It's not surprising that I'm able to create from the pain. That's where it always comes from. I wrote tortured, angsty poems in junior high because I was tortured and angsty. In high school, it was more about rebelling against labels, so I dressed funny and wrote provocative poems and stories. Now, the pain is physical, which is why I didn't go straight for the pen when I was having trouble dealing with it. I had no idea that creativity would help, despite having seen a thousand after-school specials that told me so. But once I started writing about it, it became so therapeutic. It helped me analyze what I was going through objectively. I don't like being a victim. It's so passive. But I don't know how to fight my head. I have no control over this situation. Writing gives me the illusion of control that I need to still be happy and be in chronic pain.

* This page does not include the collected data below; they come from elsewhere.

==> run A: inputs <==
==> flow/design.v <==
/*verilator lint_off EOFNEWLINE*/
/*verilator lint_off WIDTHEXPAND*/
module cordic #(
    parameter WIDTH = 16,                
    parameter ITERATIONS = 12,           
    parameter MODE = 0                   
)(
    input wire clk,
    input wire rst_n,
    input wire start,                    
    input wire [WIDTH-1:0] x_in,         
    input wire [WIDTH-1:0] y_in,         
    input wire [WIDTH-1:0] z_in,         
    output reg done,                     
    output reg [WIDTH-1:0] x_out,        
    output reg [WIDTH-1:0] y_out,        
    output reg [WIDTH-1:0] z_out         
);
    localparam IDLE = 2'd0;
    localparam SETUP = 2'd1;
    localparam ITERATE = 2'd2;
    localparam DONE = 2'd3;
    reg [1:0] state, next_state;
    reg signed [WIDTH-1:0] x, y;
    reg [WIDTH-1:0] z;
    reg signed [WIDTH-1:0] x_next, y_next;
    reg [WIDTH-1:0] z_next;
    reg [$clog2(ITERATIONS)-1:0] iteration;
    function [WIDTH-1:0] atan_table;
        input [3:0] idx;
        begin
            case (idx)
                4'd0:  atan_table = 16'd8192;    
                4'd1:  atan_table = 16'd4836;    
                4'd2:  atan_table = 16'd2555;    
                4'd3:  atan_table = 16'd1297;    
                4'd4:  atan_table = 16'd651;     
                4'd5:  atan_table = 16'd326;     
                4'd6:  atan_table = 16'd163;     
                4'd7:  atan_table = 16'd81;      
                4'd8:  atan_table = 16'd41;      
                4'd9:  atan_table = 16'd20;      
                4'd10: atan_table = 16'd10;      
                4'd11: atan_table = 16'd5;       
                default: atan_table = 16'd0;
            endcase
        end
    endfunction
    always @(posedge clk or negedge rst_n) begin
        if (!rst_n) begin
            state <= IDLE;
            x <= 0;
            y <= 0;
            z <= 0;
            iteration <= 0;
            done <= 1'b0;
            x_out <= 0;
            y_out <= 0;
            z_out <= 0;
        end else begin
            state <= next_state;
            case (state)
                IDLE: begin
                    done <= 1'b0;
                end
                SETUP: begin
                    x <= x_in;
                    y <= y_in;
                    z <= z_in;
                    iteration <= 0;
                end
                ITERATE: begin
                    x <= x_next;
                    y <= y_next;
                    z <= z_next;
                    iteration <= iteration + 1;
                end
                DONE: begin
                    done <= 1'b1;
                    x_out <= x;
                    y_out <= y;
                    z_out <= z;
                end
            endcase
        end
    end
    always @(*) begin
        next_state = state;
        case (state)
            IDLE: begin
                if (start) begin
                    next_state = SETUP;
                end
            end
            SETUP: begin
                next_state = ITERATE;
            end
            ITERATE: begin
                if (iteration == ITERATIONS - 1) begin
                    next_state = DONE;
                end
            end
            DONE: begin
                next_state = IDLE;
            end
        endcase
    end
    wire [WIDTH-1:0] shift_x = x >>> iteration;
    wire [WIDTH-1:0] shift_y = y >>> iteration;
    always @(*) begin
        x_next = x;
        y_next = y;
        z_next = z;
        if (state == ITERATE) begin
            if (MODE == 0) begin
                if (z[WIDTH-1] == 1'b0) begin   
                    x_next = x - shift_y;
                    y_next = y + shift_x;
                    z_next = z - atan_table(iteration);
                end else begin   
                    x_next = x + shift_y;
                    y_next = y - shift_x;
                    z_next = z + atan_table(iteration);
                end
            end else begin
                if (y[WIDTH-1] == 1'b0) begin   
                    x_next = x + shift_y;
                    y_next = y - shift_x;
                    z_next = z + atan_table(iteration);
                end else begin   
                    x_next = x - shift_y;
                    y_next = y + shift_x;
                    z_next = z - atan_table(iteration);
                end
            end
        end
    end
endmodule
/*verilator lint_on EOFNEWLINE*/
/*verilator lint_on WIDTHEXPAND*/ 
==> flow/run.sh <==
#!/bin/bash
# the make line also repeats each setting of config.mk as NAME=value (left out here)
make -C /OpenROAD-flow-scripts/flow DESIGN_CONFIG=/design/flow/config.mk WORK_HOME=/design/flow/orfs CLKGATE_MAP_FILE= finish
==> flow/config.mk <==
export PLATFORM = sky130hd
export DESIGN_NAME = cordic
export DESIGN_NICKNAME = cordic
export VERILOG_FILES = /design/flow/design.v
export SDC_FILE = /design/flow/constraint.sdc
export NUM_CORES = 4
export LEC_CHECK = 0
export CAP_MARGIN = 20
export CELL_PAD_IN_SITES_DETAIL_PLACEMENT = 0
export CORE_ASPECT_RATIO = 0.9
export CORE_MARGIN = 2
export CORE_UTILIZATION = 72
export CTS_CLUSTER_DIAMETER = 238
export GPL_TIMING_DRIVEN = 1
export HOLD_SLACK_MARGIN = -0.09
export MAX_ROUTING_LAYER = met4
export PLACE_DENSITY = 0.7
export SLEW_MARGIN = 20
export TNS_END_PERCENT = 40
==> flow/constraint.sdc <==
create_clock -name core_clock -period 4.6 [get_ports {clk}]
set_input_delay 0.9200 -clock core_clock [delete_from_list [all_inputs] [get_ports {clk}]]
set_output_delay 0.9200 -clock core_clock [all_outputs]
set_load 0.01 [all_outputs]
==> inputs of run E, as changes to run A <==
==> flow/config.mk (replaced) <==
export PLATFORM = sky130hd
export DESIGN_NAME = cordic
export DESIGN_NICKNAME = cordic
export VERILOG_FILES = /design/flow/design.v
export SDC_FILE = /design/flow/constraint.sdc
export NUM_CORES = 4
export LEC_CHECK = 0
export ABC_AREA = 1
export CAP_MARGIN = 20
export CORE_ASPECT_RATIO = 1.33
export CORE_MARGIN = 2
export CORE_UTILIZATION = 72
export CTS_CLUSTER_DIAMETER = 372
export SETUP_SLACK_MARGIN = -0.44
export SLEW_MARGIN = 20
==> flow/constraint.sdc (replaced) <==
create_clock -name core_clock -period 5.22 [get_ports {clk}]
set_input_delay 1.0440 -clock core_clock [delete_from_list [all_inputs] [get_ports {clk}]]
set_output_delay 1.0440 -clock core_clock [all_outputs]
set_load 0.01 [all_outputs]
==> inputs of run D, as changes to run A <==
==> flow/config.mk (replaced) <==
export PLATFORM = sky130hd
export DESIGN_NAME = cordic
export DESIGN_NICKNAME = cordic
export VERILOG_FILES = /design/flow/design.v
export SDC_FILE = /design/flow/constraint.sdc
export NUM_CORES = 4
export LEC_CHECK = 0
export ABC_AREA = 1
export CAP_MARGIN = 20
export CORE_MARGIN = 2
export CORE_UTILIZATION = 72
export CTS_CLUSTER_DIAMETER = 372
export SLEW_MARGIN = 20
==> flow/constraint.sdc (replaced) <==
create_clock -name core_clock -period 5.22 [get_ports {clk}]
set_input_delay 1.0440 -clock core_clock [delete_from_list [all_inputs] [get_ports {clk}]]
set_output_delay 1.0440 -clock core_clock [all_outputs]
set_load 0.01 [all_outputs]
==> results <==
Sequential share of layout area, lowest first: run A, run E, run D. Hold slack: run D is lower than run A (38 ps). Clock skew: run D < run A < run E. Final cell count, highest first: run D, run E, run A. Run E produced a clean layout. Run D completed without violations. Run A completed and failed the layout checks on negative setup slack. The lowest register-to-register slack belongs to run A, the highest to run E. Against run D, the maximum frequency of run E is larger by about 2%. In run A the area after synthesis is higher than in run E, by 5.1%. Core utilization, lowest first: run D, run E, run A.
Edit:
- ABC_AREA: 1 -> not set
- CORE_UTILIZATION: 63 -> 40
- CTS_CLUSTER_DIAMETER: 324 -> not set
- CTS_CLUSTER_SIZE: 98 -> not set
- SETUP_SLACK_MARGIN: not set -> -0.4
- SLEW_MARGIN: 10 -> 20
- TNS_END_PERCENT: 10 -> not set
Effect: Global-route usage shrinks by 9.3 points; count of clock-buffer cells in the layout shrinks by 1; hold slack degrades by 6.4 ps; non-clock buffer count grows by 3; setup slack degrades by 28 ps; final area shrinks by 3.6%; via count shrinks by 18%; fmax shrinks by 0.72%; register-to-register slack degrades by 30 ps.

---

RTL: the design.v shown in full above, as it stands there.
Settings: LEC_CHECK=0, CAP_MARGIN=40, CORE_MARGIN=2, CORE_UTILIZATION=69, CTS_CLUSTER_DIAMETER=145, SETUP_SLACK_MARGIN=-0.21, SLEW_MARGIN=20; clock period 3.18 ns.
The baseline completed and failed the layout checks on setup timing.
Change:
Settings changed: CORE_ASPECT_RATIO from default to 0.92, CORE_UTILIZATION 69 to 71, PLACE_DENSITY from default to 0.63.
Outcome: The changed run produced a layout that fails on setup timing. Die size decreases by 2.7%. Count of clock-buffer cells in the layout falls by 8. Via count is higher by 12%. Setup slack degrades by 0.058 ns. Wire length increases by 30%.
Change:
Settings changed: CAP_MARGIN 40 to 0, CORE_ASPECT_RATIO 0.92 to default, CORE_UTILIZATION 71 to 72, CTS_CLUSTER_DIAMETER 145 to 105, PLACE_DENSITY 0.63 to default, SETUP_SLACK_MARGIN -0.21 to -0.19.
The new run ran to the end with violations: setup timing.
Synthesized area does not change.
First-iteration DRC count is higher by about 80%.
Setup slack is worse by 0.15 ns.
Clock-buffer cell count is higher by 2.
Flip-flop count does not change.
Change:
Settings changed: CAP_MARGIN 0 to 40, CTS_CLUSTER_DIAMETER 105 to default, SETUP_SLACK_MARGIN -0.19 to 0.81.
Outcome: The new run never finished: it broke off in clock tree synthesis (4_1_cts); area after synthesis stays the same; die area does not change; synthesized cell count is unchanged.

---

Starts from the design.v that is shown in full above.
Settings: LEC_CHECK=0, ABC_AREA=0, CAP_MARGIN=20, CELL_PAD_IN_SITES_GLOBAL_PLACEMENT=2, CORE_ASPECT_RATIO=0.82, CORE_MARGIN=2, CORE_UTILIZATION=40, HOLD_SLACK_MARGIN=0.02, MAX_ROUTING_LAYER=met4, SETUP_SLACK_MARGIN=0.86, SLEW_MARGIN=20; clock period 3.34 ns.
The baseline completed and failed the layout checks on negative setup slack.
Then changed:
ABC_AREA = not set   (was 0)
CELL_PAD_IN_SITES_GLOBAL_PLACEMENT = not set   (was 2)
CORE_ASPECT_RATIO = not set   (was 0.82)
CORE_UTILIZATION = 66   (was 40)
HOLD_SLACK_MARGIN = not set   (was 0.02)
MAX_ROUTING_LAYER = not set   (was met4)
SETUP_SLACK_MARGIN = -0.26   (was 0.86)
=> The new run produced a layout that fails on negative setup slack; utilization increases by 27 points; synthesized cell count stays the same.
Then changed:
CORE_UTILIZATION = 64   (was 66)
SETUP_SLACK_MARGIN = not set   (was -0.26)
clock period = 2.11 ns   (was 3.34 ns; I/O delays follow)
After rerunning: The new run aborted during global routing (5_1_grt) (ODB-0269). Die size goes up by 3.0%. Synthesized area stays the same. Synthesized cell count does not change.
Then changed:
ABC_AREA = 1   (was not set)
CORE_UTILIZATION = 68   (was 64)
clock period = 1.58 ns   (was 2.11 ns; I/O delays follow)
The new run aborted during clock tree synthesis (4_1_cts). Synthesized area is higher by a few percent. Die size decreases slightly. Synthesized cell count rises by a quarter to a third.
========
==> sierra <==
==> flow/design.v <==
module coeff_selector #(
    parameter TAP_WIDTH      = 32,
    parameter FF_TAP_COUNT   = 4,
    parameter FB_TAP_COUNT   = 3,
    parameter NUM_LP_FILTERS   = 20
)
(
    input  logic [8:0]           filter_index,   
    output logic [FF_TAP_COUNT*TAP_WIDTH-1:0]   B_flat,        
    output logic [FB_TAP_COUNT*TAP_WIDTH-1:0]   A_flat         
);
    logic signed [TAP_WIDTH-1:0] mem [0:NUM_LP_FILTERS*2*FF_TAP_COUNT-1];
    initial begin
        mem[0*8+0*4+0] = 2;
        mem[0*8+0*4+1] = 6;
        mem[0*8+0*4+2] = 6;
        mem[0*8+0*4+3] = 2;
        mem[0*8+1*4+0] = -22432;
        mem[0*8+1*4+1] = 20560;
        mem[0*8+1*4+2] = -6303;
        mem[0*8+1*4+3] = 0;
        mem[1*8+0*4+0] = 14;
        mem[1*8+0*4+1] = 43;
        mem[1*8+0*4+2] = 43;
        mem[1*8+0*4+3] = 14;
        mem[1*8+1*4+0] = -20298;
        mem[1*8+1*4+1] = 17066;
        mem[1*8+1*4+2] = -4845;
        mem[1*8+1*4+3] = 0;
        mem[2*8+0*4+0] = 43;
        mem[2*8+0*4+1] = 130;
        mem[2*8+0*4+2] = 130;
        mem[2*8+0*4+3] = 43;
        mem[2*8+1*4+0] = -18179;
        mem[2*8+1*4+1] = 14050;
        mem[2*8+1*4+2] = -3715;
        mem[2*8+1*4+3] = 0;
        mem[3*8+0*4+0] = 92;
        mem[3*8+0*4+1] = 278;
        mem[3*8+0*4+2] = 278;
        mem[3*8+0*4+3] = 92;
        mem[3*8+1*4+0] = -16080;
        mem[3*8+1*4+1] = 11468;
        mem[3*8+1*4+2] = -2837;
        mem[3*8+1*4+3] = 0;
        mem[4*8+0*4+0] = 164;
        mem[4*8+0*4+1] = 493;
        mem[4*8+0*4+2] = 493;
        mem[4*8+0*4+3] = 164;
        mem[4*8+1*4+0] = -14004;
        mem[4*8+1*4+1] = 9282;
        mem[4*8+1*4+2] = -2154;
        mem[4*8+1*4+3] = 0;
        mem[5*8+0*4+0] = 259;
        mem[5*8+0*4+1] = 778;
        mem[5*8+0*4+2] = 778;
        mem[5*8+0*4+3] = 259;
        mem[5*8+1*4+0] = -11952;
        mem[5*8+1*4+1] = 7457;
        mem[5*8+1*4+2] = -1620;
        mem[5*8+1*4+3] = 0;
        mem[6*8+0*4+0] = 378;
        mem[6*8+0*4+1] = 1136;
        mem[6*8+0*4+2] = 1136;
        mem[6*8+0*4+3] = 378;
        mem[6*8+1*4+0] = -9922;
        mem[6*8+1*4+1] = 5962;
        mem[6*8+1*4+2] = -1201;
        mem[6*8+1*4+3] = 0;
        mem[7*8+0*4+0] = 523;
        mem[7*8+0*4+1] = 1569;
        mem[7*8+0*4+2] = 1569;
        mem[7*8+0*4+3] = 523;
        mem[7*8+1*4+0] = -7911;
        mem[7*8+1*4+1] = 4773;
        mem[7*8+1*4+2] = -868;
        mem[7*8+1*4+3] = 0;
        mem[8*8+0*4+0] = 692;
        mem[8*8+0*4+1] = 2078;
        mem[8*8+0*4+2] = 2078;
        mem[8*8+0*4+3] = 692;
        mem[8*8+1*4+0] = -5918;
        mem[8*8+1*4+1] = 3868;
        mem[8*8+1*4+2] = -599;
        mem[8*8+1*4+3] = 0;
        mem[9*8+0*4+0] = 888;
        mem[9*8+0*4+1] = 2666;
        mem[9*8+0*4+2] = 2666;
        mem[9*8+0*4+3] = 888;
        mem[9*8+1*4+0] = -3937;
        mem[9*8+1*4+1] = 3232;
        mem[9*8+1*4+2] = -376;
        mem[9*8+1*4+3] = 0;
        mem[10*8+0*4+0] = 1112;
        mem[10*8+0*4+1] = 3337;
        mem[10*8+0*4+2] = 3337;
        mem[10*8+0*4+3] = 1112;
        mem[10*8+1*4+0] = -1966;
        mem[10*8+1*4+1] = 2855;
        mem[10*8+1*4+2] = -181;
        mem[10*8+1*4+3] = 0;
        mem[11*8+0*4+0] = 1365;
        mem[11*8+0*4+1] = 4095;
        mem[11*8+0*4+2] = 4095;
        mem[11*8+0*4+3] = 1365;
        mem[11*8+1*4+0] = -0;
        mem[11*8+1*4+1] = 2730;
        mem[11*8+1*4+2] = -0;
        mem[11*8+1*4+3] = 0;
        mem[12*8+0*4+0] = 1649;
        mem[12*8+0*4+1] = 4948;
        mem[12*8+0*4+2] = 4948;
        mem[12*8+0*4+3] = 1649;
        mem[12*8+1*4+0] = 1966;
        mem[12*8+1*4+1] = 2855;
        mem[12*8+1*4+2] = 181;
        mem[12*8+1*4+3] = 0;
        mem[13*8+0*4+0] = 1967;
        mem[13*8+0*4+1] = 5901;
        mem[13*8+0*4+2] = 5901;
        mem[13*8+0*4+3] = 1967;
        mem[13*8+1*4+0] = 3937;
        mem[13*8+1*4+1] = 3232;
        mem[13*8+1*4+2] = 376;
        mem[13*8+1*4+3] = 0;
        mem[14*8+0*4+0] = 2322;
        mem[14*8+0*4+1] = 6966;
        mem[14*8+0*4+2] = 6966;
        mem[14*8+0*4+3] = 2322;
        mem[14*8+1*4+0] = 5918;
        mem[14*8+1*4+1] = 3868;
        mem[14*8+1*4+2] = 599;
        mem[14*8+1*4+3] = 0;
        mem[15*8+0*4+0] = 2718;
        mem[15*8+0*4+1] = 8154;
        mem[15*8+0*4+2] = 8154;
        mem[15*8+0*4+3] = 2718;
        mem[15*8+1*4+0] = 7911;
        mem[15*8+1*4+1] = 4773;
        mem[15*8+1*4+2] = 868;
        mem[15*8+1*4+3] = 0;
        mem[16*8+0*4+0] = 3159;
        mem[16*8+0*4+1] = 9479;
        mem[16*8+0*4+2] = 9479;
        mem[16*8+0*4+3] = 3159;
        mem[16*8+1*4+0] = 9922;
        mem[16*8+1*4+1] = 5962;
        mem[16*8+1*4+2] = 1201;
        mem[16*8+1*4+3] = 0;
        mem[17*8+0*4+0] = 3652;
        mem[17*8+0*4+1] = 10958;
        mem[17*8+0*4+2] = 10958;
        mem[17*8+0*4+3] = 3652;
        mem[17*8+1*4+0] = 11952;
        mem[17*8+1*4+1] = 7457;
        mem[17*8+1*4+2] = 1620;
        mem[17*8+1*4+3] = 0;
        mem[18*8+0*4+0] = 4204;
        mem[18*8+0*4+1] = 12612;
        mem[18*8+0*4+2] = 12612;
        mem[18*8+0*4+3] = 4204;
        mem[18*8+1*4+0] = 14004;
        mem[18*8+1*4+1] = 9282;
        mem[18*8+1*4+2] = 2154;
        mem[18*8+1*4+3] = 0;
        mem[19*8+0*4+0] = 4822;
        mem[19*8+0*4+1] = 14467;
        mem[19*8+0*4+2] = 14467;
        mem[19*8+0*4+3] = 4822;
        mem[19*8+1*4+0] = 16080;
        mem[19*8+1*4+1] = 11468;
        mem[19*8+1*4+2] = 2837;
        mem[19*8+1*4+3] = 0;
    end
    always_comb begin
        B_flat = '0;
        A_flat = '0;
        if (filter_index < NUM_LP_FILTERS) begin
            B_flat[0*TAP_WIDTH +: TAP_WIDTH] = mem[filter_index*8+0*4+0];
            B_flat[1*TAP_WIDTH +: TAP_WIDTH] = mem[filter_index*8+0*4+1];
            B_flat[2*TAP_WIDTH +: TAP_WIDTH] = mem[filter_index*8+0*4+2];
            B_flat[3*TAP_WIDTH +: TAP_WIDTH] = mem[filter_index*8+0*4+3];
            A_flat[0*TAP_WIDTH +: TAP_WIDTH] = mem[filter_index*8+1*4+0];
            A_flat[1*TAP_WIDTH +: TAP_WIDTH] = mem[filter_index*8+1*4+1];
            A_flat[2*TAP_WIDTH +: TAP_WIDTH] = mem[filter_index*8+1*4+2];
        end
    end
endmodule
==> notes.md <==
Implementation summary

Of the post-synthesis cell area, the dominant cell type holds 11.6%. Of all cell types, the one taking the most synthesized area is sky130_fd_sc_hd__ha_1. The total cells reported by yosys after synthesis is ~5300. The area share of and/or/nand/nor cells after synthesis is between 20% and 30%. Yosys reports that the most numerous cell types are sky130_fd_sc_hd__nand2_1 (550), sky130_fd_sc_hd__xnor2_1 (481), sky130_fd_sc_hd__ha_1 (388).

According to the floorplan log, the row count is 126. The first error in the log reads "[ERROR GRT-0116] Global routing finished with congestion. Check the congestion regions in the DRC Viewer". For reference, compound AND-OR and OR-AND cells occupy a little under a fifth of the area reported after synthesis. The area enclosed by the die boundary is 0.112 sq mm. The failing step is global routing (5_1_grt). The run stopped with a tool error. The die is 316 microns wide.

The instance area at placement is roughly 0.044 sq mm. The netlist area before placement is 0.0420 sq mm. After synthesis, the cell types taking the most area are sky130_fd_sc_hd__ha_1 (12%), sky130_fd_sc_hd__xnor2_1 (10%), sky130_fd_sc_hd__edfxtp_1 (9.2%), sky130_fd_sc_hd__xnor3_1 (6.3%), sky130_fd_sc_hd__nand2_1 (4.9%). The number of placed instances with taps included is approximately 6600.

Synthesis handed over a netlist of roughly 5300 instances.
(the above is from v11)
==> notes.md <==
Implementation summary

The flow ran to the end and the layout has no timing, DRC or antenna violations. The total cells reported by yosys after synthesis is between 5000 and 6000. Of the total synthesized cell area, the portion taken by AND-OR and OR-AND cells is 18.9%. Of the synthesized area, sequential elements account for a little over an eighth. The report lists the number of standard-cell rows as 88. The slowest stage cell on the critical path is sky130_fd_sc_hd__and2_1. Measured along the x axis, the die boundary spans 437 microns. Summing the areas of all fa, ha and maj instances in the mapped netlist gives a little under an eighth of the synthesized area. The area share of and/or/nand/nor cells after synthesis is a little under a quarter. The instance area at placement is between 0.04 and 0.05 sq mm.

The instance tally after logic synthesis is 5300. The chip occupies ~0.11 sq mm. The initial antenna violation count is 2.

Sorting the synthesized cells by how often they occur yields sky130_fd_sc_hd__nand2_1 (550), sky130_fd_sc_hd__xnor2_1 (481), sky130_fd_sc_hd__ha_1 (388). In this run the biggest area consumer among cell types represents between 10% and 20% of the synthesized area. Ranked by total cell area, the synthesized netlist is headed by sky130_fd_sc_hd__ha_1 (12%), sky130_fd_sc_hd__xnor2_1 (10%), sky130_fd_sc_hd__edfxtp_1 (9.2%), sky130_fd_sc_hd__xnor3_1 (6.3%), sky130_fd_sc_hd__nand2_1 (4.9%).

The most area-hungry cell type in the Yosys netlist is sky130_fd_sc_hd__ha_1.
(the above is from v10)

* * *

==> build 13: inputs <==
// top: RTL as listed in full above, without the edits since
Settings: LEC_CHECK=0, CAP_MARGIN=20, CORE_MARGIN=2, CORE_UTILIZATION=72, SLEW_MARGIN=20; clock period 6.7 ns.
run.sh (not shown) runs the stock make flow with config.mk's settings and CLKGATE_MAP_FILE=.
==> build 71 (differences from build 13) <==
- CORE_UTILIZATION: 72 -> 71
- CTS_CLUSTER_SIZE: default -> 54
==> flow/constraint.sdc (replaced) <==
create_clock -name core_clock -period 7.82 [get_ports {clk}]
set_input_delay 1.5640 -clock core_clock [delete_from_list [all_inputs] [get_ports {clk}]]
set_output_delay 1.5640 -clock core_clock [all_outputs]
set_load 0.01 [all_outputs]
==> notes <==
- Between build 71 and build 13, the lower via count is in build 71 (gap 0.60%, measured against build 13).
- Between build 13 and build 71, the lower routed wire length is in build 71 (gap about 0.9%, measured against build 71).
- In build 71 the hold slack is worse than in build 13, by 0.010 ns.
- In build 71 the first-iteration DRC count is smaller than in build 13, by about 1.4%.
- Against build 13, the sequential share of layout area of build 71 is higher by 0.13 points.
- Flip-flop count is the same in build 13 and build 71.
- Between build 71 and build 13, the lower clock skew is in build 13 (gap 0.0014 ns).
==> inputs of run D <==
==> flow/design.v <==
module multicycle_arithmetic(
    input clk, rst, start, 
    input [1:0] op, 
    input [7:0] a, b, 
    output reg done, 
    output reg [15:0] result
);
    reg [2:0] state;
    parameter IDLE = 3'b000, LOAD = 3'b001, ADD = 3'b010, SUB = 3'b011, 
              MUL = 3'b100, DIV = 3'b101, DONE = 3'b110;
    always @(posedge clk or posedge rst) begin
        if (rst) begin
            state <= IDLE;
            done <= 0;
            result <= 0;
        end else begin
            case (state)
                IDLE: begin
                    done <= 0;
                    if (start) state <= LOAD;
                end
                LOAD: begin
                    case (op)
                        2'b00: state <= ADD;
                        2'b01: state <= SUB;
                        2'b10: state <= MUL;
                        2'b11: state <= DIV;
                        default: state <= DONE;
                    endcase
                end
                ADD: begin
                    result <= a + b;
                    state <= DONE;
                end
                SUB: begin
                    result <= a - b;
                    state <= DONE;
                end
                MUL: begin
                    result <= a * b;
                    state <= DONE;
                end
                DIV: begin
                    result <= (b != 0) ? a / b : 16'hFFFF;  
                    state <= DONE;
                end
                DONE: begin
                    done <= 1;
                    state <= IDLE;
                end
                default: state <= IDLE;
            endcase
        end
    end
endmodule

I have made a couple pictures and drawings, posted a few entries back, and while I am very aware that my talents do not lie in the visual arts, having physical evidence of what hurts is worth the inner cringing at my clumsiness. I want to get into more mediums like clay and metal. Actual painting would be cool, too, but I don't know about the smell.
While I don't want to dwell on my pain, I haven't felt this creative in years. So, I'm running with it and hoping that this inspiration will bleed over into other areas. If I only create migraine art for the rest of my life, at least I will have been productive.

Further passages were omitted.